Perhaps, you didn’t stop there, and went into more detail about your dislike for Lester von Shottenberg the Third. “Can you believe he tried to pass off some Australian swill as port? Everyone knows that the only acceptable port comes from the Douro Valley in the northern provinces of Portugal. What a poseur!”

The only way to get out of this is to step up the insults to a preposterous level and then turn around and exclaim “You got PUNK’D Bra!!” We advise you to be less annoying than Ashton Kutcher when doing so, lest you get into further awkwardness.

2) you part ways with someone, for example after getting off the elevator when leaving work, then realize you are both headed the same way.

The soloosh: Goodbyes are contractually binding statements and must be treated as such.
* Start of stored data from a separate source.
File: src/rtl/proc_pkg.sv
// proc_pkg: shared definitions for the multicycle processor control unit.
// Contents: opcode constants, FSM state encoding, instruction-register
// field positions and small field-extraction helpers.
package proc_pkg;

  // Opcodes carried in IR[15:13]
  localparam logic [2:0] OP_MV   = 3'b000;
  localparam logic [2:0] OP_MVI  = 3'b001;
  localparam logic [2:0] OP_ADD  = 3'b010;
  localparam logic [2:0] OP_SUB  = 3'b011;
  localparam logic [2:0] OP_LD   = 3'b100;
  localparam logic [2:0] OP_ST   = 3'b101;
  localparam logic [2:0] OP_MVNZ = 3'b110;
  localparam logic [2:0] OP_NOP  = 3'b111;

  // Instruction-register field positions
  localparam int unsigned IR_OP_HI = 15;
  localparam int unsigned IR_OP_LO = 13;
  localparam int unsigned IR_RX_HI = 12;
  localparam int unsigned IR_RX_LO = 10;
  localparam int unsigned IR_RY_HI = 9;
  localparam int unsigned IR_RY_LO = 7;

  // Register index of the program counter
  localparam logic [2:0] REG_PC = 3'd7;

  // Control FSM states: three fetch cycles, up to three execute cycles
  typedef enum logic [2:0] {
    S_IDLE = 3'd0,
    S_F1   = 3'd1,
    S_F2   = 3'd2,
    S_F3   = 3'd3,
    S_E1   = 3'd4,
    S_E2   = 3'd5,
    S_E3   = 3'd6
  } state_t;

  function automatic logic [2:0] ir_op(input logic [15:0] ir);
    return ir[IR_OP_HI:IR_OP_LO];
  endfunction

  function automatic logic [2:0] ir_rx(input logic [15:0] ir);
    return ir[IR_RX_HI:IR_RX_LO];
  endfunction

  function automatic logic [2:0] ir_ry(input logic [15:0] ir);
    return ir[IR_RY_HI:IR_RY_LO];
  endfunction

endpackage

File: src/rtl/dec3to8.sv
// dec3to8: 3-bit binary to one-hot 8-bit decoder with enable.
// Ports: sel_i - register index, en_i - enable, y_o - one-hot output
// (all zero when en_i is low).
module dec3to8 (
  input  logic [2:0] sel_i,
  input  logic       en_i,
  output logic [7:0] y_o
);

  // One-hot decode, forced to zero when disabled
  always_comb begin
    y_o = 8'h00;
    if (en_i) begin
      y_o = 8'h01 << sel_i;
    end else begin
      y_o = 8'h00;
    end
  end

endmodule

File: src/rtl/proc_control.sv
// proc_control: multicycle control FSM for the 16-bit processor datapath.
// Fetches through R7 (PC), loads IR, then sequences register enables,
// the A/G accumulator pair, add/sub and memory address/data registers.
// Ports:
//   Clock, Resetn   - clock, asynchronous active-low reset
//   Run             - start/continue; sampled in IDLE and at Done
//   IR              - current instruction
//   Gnz             - G non-zero flag (used by mvnz in E1)
//   IRin, Rin, Rout, Gout, DINout, Ain, Gin, AddSub,
//   ADDRin, DOUTin, W_D, Acress, Done - datapath control strobes,
//   combinational decodes of the registered state and IR.
module proc_control
  import proc_pkg::*;
(
  input  logic        Clock,
  input  logic        Resetn,
  input  logic        Run,
  input  logic [15:0] IR,
  input  logic        Gnz,
  output logic        IRin,
  output logic [7:0]  Rin,
  output logic [7:0]  Rout,
  output logic        Gout,
  output logic        DINout,
  output logic        Ain,
  output logic        Gin,
  output logic        AddSub,
  output logic        ADDRin,
  output logic        DOUTin,
  output logic        W_D,
  output logic        Acress,
  output logic        Done
);

  state_t     state_q, state_d;
  logic [2:0] op_s, rx_s, ry_s;
  logic [2:0] rin_sel_s, rout_sel_s;
  logic       rin_en_s, rout_en_s;

  assign op_s = ir_op(IR);
  assign rx_s = ir_rx(IR);
  assign ry_s = ir_ry(IR);

  // State register
  always_ff @(posedge Clock or negedge Resetn) begin
    if (!Resetn) begin
      state_q <= S_IDLE;
    end else begin
      state_q <= state_d;
    end
  end

  // Next-state logic; short instructions finish in E1, the rest in E3
  always_comb begin
    state_d = state_q;
    case (state_q)
      S_IDLE: begin
        if (Run) state_d = S_F1;
        else     state_d = S_IDLE;
      end
      S_F1: state_d = S_F2;
      S_F2: state_d = S_F3;
      S_F3: state_d = S_E1;
      S_E1: begin
        case (op_s)
          OP_MV, OP_MVNZ, OP_NOP: begin
            if (Run) state_d = S_F1;
            else     state_d = S_IDLE;
          end
          default: state_d = S_E2;
        endcase
      end
      S_E2: state_d = S_E3;
      S_E3: begin
        if (Run) state_d = S_F1;
        else     state_d = S_IDLE;
      end
      default: state_d = S_IDLE;
    endcase
  end

  // Output decode of state and IR; register selects feed the decoders
  always_comb begin
    IRin       = 1'b0;
    Gout       = 1'b0;
    DINout     = 1'b0;
    Ain        = 1'b0;
    Gin        = 1'b0;
    AddSub     = 1'b0;
    ADDRin     = 1'b0;
    DOUTin     = 1'b0;
    W_D        = 1'b0;
    Acress     = 1'b0;
    Done       = 1'b0;
    rin_sel_s  = 3'd0;
    rin_en_s   = 1'b0;
    rout_sel_s = 3'd0;
    rout_en_s  = 1'b0;
    case (state_q)
      S_F1: begin
        rout_sel_s = REG_PC;
        rout_en_s  = 1'b1;
        ADDRin     = 1'b1;
        Acress     = 1'b1;
      end
      S_F3: IRin = 1'b1;
      S_E1: begin
        case (op_s)
          OP_MV: begin
            rout_sel_s = ry_s; rout_en_s = 1'b1;
            rin_sel_s  = rx_s; rin_en_s  = 1'b1;
            Done       = 1'b1;
          end
          OP_MVI: begin
            rout_sel_s = REG_PC; rout_en_s = 1'b1;
            ADDRin     = 1'b1;
            Acress     = 1'b1;
          end
          OP_ADD, OP_SUB: begin
            rout_sel_s = rx_s; rout_en_s = 1'b1;
            Ain        = 1'b1;
          end
          OP_LD, OP_ST: begin
            rout_sel_s = ry_s; rout_en_s = 1'b1;
            ADDRin     = 1'b1;
          end
          OP_MVNZ: begin
            // Gnz is used only here, combinationally
            if (Gnz) begin
              rout_sel_s = ry_s; rout_en_s = 1'b1;
              rin_sel_s  = rx_s; rin_en_s  = 1'b1;
            end else begin
              rout_en_s = 1'b0;
              rin_en_s  = 1'b0;
            end
            Done = 1'b1;
          end
          default: Done = 1'b1; // nop
        endcase
      end
      S_E2: begin
        case (op_s)
          OP_ADD, OP_SUB: begin
            rout_sel_s = ry_s; rout_en_s = 1'b1;
            Gin        = 1'b1;
            AddSub     = op_s[0];
          end
          OP_ST: begin
            rout_sel_s = rx_s; rout_en_s = 1'b1;
            DOUTin     = 1'b1;
          end
          default: begin
            // mvi/ld wait for memory read data
            rout_en_s = 1'b0;
          end
        endcase
      end
      S_E3: begin
        case (op_s)
          OP_MVI, OP_LD: begin
            DINout    = 1'b1;
            rin_sel_s = rx_s; rin_en_s = 1'b1;
            Done      = 1'b1;
          end
          OP_ADD, OP_SUB: begin
            Gout      = 1'b1;
            rin_sel_s = rx_s; rin_en_s = 1'b1;
            Done      = 1'b1;
          end
          OP_ST: begin
            W_D  = 1'b1;
            Done = 1'b1;
          end
          default: Done = 1'b0;
        endcase
      end
      default: Done = 1'b0; // IDLE, F2: everything low
    endcase
  end

  dec3to8 u_rin_dec (
    .sel_i (rin_sel_s),
    .en_i  (rin_en_s),
    .y_o   (Rin)
  );

  dec3to8 u_rout_dec (
    .sel_i (rout_sel_s),
    .en_i  (rout_en_s),
    .y_o   (Rout)
  );

endmodule

File: config.mk
export PLATFORM = sky130hd
export DESIGN_NAME = proc_control
export DESIGN_NICKNAME = d
export VERILOG_FILES = /design/src/rtl/proc_pkg.sv /design/src/rtl/dec3to8.sv /design/src/rtl/proc_control.sv
export SDC_FILE = /design/constraint.sdc
export NUM_CORES = 1
export LEC_CHECK = 0
export BUFFER_PORTS_ARGS = -buffer_cell sky130_fd_sc_hd__buf_2
export CAP_MARGIN = 15
export CELL_PAD_IN_SITES_DETAIL_PLACEMENT = 1
export CELL_PAD_IN_SITES_GLOBAL_PLACEMENT = 1
export CORE_ASPECT_RATIO = 0.7
export CORE_MARGIN = 5
export CORE_UTILIZATION = 29
export CTS_CLUSTER_SIZE = 20
export DETAILED_ROUTE_END_ITERATION = 10
export GPL_TIMING_DRIVEN = 1
export PLACE_DENSITY_LB_ADDON = 0.1
export REMOVE_ABC_BUFFERS = 1
export SLEW_MARGIN = 30
export SYNTH_ARGS = -nofsm -noshare
export SYNTH_HDL_FRONTEND = slang
export SYNTH_HIERARCHICAL = 1
export SYNTH_SLANG_ARGS = --single-unit
File: constraint.sdc
create_clock -name Clock -period 3.6 [get_ports Clock]
set_input_delay 0.18 -clock Clock [delete_from_list [all_inputs] [get_ports Clock]]
set_output_delay 0.18 -clock Clock [all_outputs]
set_load 0.02 [all_outputs]
Word level (Yosys, flattened, before mapping) --
Index checks and enable logic that the tools add are counted.
Operators by class: reductions and logical operators 12, shift-type cells 2, eq/ne operators 13, multiplexer cells 39
Operator list (count):
- $eq A3 B3 Y1 const B | 7
- $mux W1 | 20
- $pmux W3 S2 | 3
- $pmux W3 S6 | 1
- $mux W8 | 2
- $shl A1 B3 Y8 const A | 2
- $eq A3 B2 Y1 const B | 4
- $mux W3 | 4
- $pmux W1 S2 | 6
- $pmux W3 S4 | 1
- $reduce_or A3 Y1 | 4
- $pmux W3 S3 | 1
- $eq A3 B1 Y1 const B | 2
- $logic_not A3 Y1 | 2
- $reduce_or A2 Y1 | 3
- $reduce_or A6 Y1 | 1
- $reduce_or A5 Y1 | 1
- $reduce_or A4 Y1 | 1
- $pmux W1 S3 | 1
Word-level totals: register bits after elaboration 3, word-level logic and storage cells 67, bits of input ports 20

Longest topological paths before layout --
word-level depth 6, mapped depth 6

Hierarchy --
The synthesis kept the hierarchy.
By module, submodules not included:
- proc_control | area an instance 475.5 um^2, times used 1, cells each 72
- dec3to8 | area an instance 95.1 um^2, times used 2, cells each 8

Worst setup path before layout --
Ideal clock, no wire load.
path kind flip-flop to output port, start register state_q[1], end output Rout[4], setup slack 1.431 ns, stages on the path, launching flop included 7, data required time 3.420 ns, data arrival time 1.989 ns, path through dfrtp_1 clkbuf_1 nand3b_1 nor2_1 a21oi_1 o211ai_1 and4bb_1
On the way: word-level cells in the longest chain between the ends 4, elaborated cells between the ends (all ways) 7, those cells by class eq/ne (3); shift (1); mux (3)
Ends and longest elaborated chain:
- start, declared | line proc_control.sv:35 | state_t state_q, state_d;
- start signal, assigned | line proc_control.sv:49 | state_q <= state_d;
- $eq A3 B3 Y1 or $eq A3 B1 Y1 (tied branches) | line proc_control.sv:99 | case (state_q)
- $pmux W3 S3 (*) | line proc_control.sv:99
- via rout_sel_s[2] | line proc_control.sv:37 | logic [2:0] rin_sel_s, rout_sel_s;
- $shl A1 B3 Y8 (*) | line dec3to8.sv:14 | y_o = 8'h01 << sel_i;
- $mux W8 (*) | line dec3to8.sv:13 | if (en_i) begin
- end, declared | line proc_control.sv:22 | output logic [7:0] Rout,
The timed path passes the listed nets; every way through them passes the cells marked *.

Worst setup path after layout --
start register state_q[1], end output Rin[1]
On the way: elaborated cells between the ends (all ways) 6, those cells by class eq/ne (2); shift (1); mux (3)
RTL lines:
- $eq A3 B3 Y1 | line proc_control.sv:99
- $pmux W1 S2 (*) | line proc_control.sv:99
- via rin_en_s | line proc_control.sv:38 | logic rin_en_s, rout_en_s;
- $mux W8 (*) | line dec3to8.sv:13
- end, declared | line proc_control.sv:21 | output logic [7:0] Rin,
Marks and branches as above.

==> results.json <==
{
  "portBuffers": 39,
  "clock-skew-final_ps": 0.1011,
  "nets": 147,
  "status": "completed",
  "cts.path.max_buffers": 2,
  "synth-main-ff-cell": "dfrtp_1",
  "wl_met1_um": 1031,
  "setup_viol": 0,
  "rsz0062_at_grt": "no",
  "num_vias": 784,
  "gp_congestion": 0.7462,
  "synth_edf_count": 0,
  "totalWireLength_um": 2081,
  "grt_pass1_vias": 750,
  "io_pins": 47,
  "hold_path.class": "input pin to flip-flop",
  "cts_setup_buffers": 0,
  "startpoint_type": "flip-flop",
  "yosysMostFrequentCell": "nor2_1",
  "die_x_um": 67.26,
  "met2_length_um": 947,
  "top_layer_used": "met3",
  "setup_tns_ps": 0,
  "start_util": 0.3065,
  "critPathMaxFanout": 13,
  "synth_cells": 88,
  "vias_per_cell": 4.962,
  "cp_data_required_time_ps": 3420,
  "grt_usage": 0.1277,
  "synth-seq-area-share": 0.1128,
  "antenna_found_initial": 0,
  "regMostFlops": "state_q",
  "fill_cells": 295,
  "dr_wl_met3_um": 102,
  "netlist_area_um2": 665.6,
  "fin_crit_sh": 0.7554,
  "synth_top_cell_by_area": "dfrtp_1",
  "synth-seq-cells": 3,
  "crit_type": "flip-flop to output port",
  "synth_area_leaders": "dfrtp_1, nor2_1, and4bb_1, and4b_2, o21ai_0",
  "grt_pass1_wl_um": 3429,
  "cts.sinks": 3,
  "grt_start_max_net_pins": 14,
  "yosys_warnings": 6,
  "finalMaxSlewViolations": 0,
  "max_slew.worst_pin.slew_ps": 631.3,
  "hold_viol_final": 0,
  "grt_overflow": 0,
  "multi_input_area_um2": 553.0,
  "die_h_um": 50.09,
  "cts_root_buffer": "clkbuf_4",
  "num_antenna_cells": 0,
  "cts_buffers": 3,
  "netlist.area_leader.share": 0.1128,
  "syn_to_final_growth_pct": 36.28,
  "ys_types": 35,
  "worstPathArrival_ps": 2540,
  "drtIter0Drc": 26,
  "largest_reg_flops": 3,
  "cap_violations": 0,
  "powerDensity_nw_per_um2": 508.3,
  "drive_gt1_frac": 0.4444,
  "ys_async_sr_fraction": 1.000,
  "yosys-top-cells-count": "nor2_1, o21ai_0",
  "dp_hpwl_um": 1668,
  "fin_util": 0.4176,
  "peakVddDrop_v": 0.0001402,
  "insertion_delay_ps": 230,
  "syn_avg_cell_area_um2": 7.564,
  "max_freq_ghz": 0.3677,
  "ant_nets": 0,
  "reg.largest.list": "state_q: 3 flops",
  "fp-row-count": 14,
  "whs_ps": 197.3,
  "dieArea_um2": 3369,
  "final-seq-area_um2": 75.07,
  "cts_tree": "built",
  "worstSetupEndpointType": "output port",
  "post-route-min-period_ps": 2719,
  "htreeDepth": 1,
  "cts_resized": 0,
  "dr.pass1.iters": 3,
  "core_um2": 2172,
  "relSlewSlack": 0.5791,
  "cellLeakagePower_nw": 0.4616,
  "clkTransAtPathRegs_ps": 40,
  "drcViolationCount": 0,
  "wl_per_cell_um": 13.17
}
[routing by layer]
layer  global-route usage  vias to the layer above
met4              0.05051                        0
met1               0.1794                      354
li1                     -                      410
met5                    0                        -
met3              0.01136                        0
met2               0.1974                       20
[kinds of logic (layout without fill, tap and decap cells)]
logic type	Yosys count	in the layout	synth area share
flops	3	3	0.1128
compound gates	18	18	0.1654
simple gates	57	57	0.6391
buf+inv	8	46	0.05640
xor+xnor	2	2	0.02632
[path summary, 6_finish.rpt]
kind	start	endpoint	slack (ps)	cells past startpoint
min in group asynchronous	Resetn	state_q[2]	280	2
min reg2reg	state_q[0]	state_q[0]	600	1
max	state_q[1]	Rin[1]	880	6
max in group asynchronous	Resetn	state_q[0]	3220	2
max reg2reg	state_q[1]	state_q[0]	2610	2
min	Run	state_q[0]	200	3
[cell type report]
type | instances | area share
multi-input cells | 77 | 0.6097
repair buffers | 40 | 0.2262
flip-flops and latches | 3 | 0.08276
well taps | 32 | 0.04414
clock buffers | 4 | 0.02897
inverters | 2 | 0.008276
[worst max-delay path, cell delays in order, from the launching register on]
cell and delay, ps:
dfrtp_1 570, nor4bb_1 330, a21oi_1 70, a21oi_1 540, and3_1 370, and4bb_2 270, buf_2 150
[placed cells by master (no fill, tap or decap), types with 2 or more instances in the layout]
cell / Yosys / final
nor4b_2: 2 / 2
and2_1: 3 / 3
and4b_1: 2 / 2
and4bb_1: 4 / 4
nand2b_1: 4 / 4
buf_2: 3 / 39
o211ai_1: 3 / 3
dfrtp_1: 3 / 3
nand2_1: 4 / 4
and3_1: 2 / 2
nor3_1: 2 / 2
a21oi_1: 4 / 4
and4bb_2: 2 / 2
and4b_2: 4 / 4
nor2_1: 15 / 15
o21ai_0: 6 / 6
nand3b_1: 3 / 3
nand3_1: 2 / 2
clkbuf_4: 0 / 3
and4_2: 2 / 2
inv_1: 2 / 2
[power by group]
part           total (W)  switching [W]  leakage [nW]  internal, W
combinational   0.000312       0.000188         0.409     0.000124
sequential     0.0000890      0.0000398        0.0374    0.0000492
clock          0.0000605      0.0000188        0.0150    0.0000416
total           0.000461       0.000247         0.462     0.000214
[timing repair]
action / CTS / global route
setup endpoints to repair: 0 / 0
hold buffers: 1 / 0
hold endpoints to repair: 3 / 0
[through the flow]
| stage | power, W | instances | cell area, um2 | setup WS (ps) |
|---|---|---|---|---|
| after floorplan | 0.0003023 | 82 | 635.6 | 1479 |
| after global placement | 0.0003915 | 153 | 870.8 | 1206 |
| after CTS | 0.0004674 | 158 | 907.1 | 887.7 |
| after detailed placement | 0.0004032 | 153 | 870.8 | 1140 |
| after global routing | 0.0005064 | 158 | 907.1 | 620.9 |
| final | 0.0004611 | 158 | 907.1 | 880.6 |
No activity file was read; power rests on OpenSTA's default activity.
After you have said goodbye, you can no longer speak to each other, and must treat your elevator companion as a leprotic David Hasselhoff eating a hamburger.

3) you respond to someone who you think is talking to you, then realize that person is on the phone.
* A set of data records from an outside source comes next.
[src/rtl/inst_mem_responder.sv]
// inst_mem_responder: serves IF fetches by assembling 4 little-endian byte reads, with a one-word buffer
module inst_mem_responder #(
  parameter int ADDR_W = 32
) (
  input  logic              clk,
  input  logic              rst,
  input  logic              req_valid_i,
  input  logic [ADDR_W-1:0] req_addr_i,
  input  logic              flush_i,
  input  logic              inval_i,
  output logic [31:0]       rdata_o,
  output logic              rdata_valid_o,
  output logic              busy_o,
  output logic              mem_rd_o,
  output logic [ADDR_W-1:0] mem_addr_o,
  input  logic [7:0]        mem_rdata_i,
  input  logic              mem_ready_i
);
  typedef enum logic [1:0] {IDLE, READ, RESP} state_t;
  state_t state, state_n;
  logic [1:0] cnt;
  logic [ADDR_W-1:2] base, buf_addr;
  logic buf_valid;
  logic [31:0] buf_data, asm_q, word;
  logic hit, accept, fill, unused_ok;
  assign unused_ok = &{1'b0, req_addr_i[1:0]};
  always_comb begin
    hit = buf_valid && buf_addr == req_addr_i[ADDR_W-1:2];
    accept = state == IDLE && req_valid_i && !flush_i;
    fill = state == READ && mem_ready_i && cnt == 2'd3 && !flush_i;
    word = {mem_rdata_i, asm_q[23:0]};
    state_n = flush_i ? IDLE : accept ? (hit ? RESP : READ) : fill ? RESP : state == RESP ? IDLE : state;
    mem_rd_o = !rst && state == READ;
    mem_addr_o = mem_rd_o ? {base, cnt} : '0;
    busy_o = !rst && (state == READ || accept);
    rdata_valid_o = !rst && state == RESP;
  end
  always_ff @(posedge clk) begin
    if (rst) begin
      state <= IDLE;
      cnt <= '0;
      buf_valid <= 1'b0;
      buf_addr <= '0;
      buf_data <= '0;
      base <= '0;
      asm_q <= '0;
      rdata_o <= '0;
    end else begin
      state <= state_n;
      if (accept) base <= req_addr_i[ADDR_W-1:2];
      if (flush_i || accept) cnt <= '0;
      else if (state == READ && mem_ready_i) begin
        cnt <= cnt + 2'd1;
        asm_q[{cnt, 3'b000} +: 8] <= mem_rdata_i;
      end
      if (accept && hit) rdata_o <= buf_data;
      if (fill) begin
        rdata_o <= word;
        buf_data <= word;
        buf_addr <= base;
      end
      // invalidate beats a same-cycle fill
      buf_valid <= inval_i ? 1'b0 : fill ? 1'b1 : buf_valid;
    end
  end
endmodule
The soloosh: Assuming you don’t know this person, and are walking along a city street, then you have two options:

1.Pretend that you are also speaking into an earpiece. This will make you appear very very important, so it is essential that the next things you say include the words forthwith, heretofore and thusly. To cap it off, end with the phrase “I’ll shuffle some things around and pencil you in for next Wednsday. I’ll have Enrico give you a call.”

2. If you’ve said “Hello” to the person, then this provides a nice segue for you to act as if you were singing that popular Lionel Richie song of the 80s. You must now make this song part of your regular morning walk to work routine, until you become known as the Lovable Lionel Richie Singing Man, everyone’s favourite Street Crazy. It is indeed you he’s looking for!


    Situation #2: The elevator

    4 04 2008

    What should you do when you’re caught in an elevator with someone who hasn’t mastered the fine art of elevator chit-chat and insists on asking you questions that are either too personal or whose answers will take more than nine floors to explain?


    As a general principle, elevator conversation should be confined to relatively uncontroversial topics which can be discussed to a satisfying depth in the minutes it takes to travel between floors. Such topics include but are not limited to the weather, matters related to the building in which the elevator is located, major sporting events, and the local sports team’s run up to the playoffs.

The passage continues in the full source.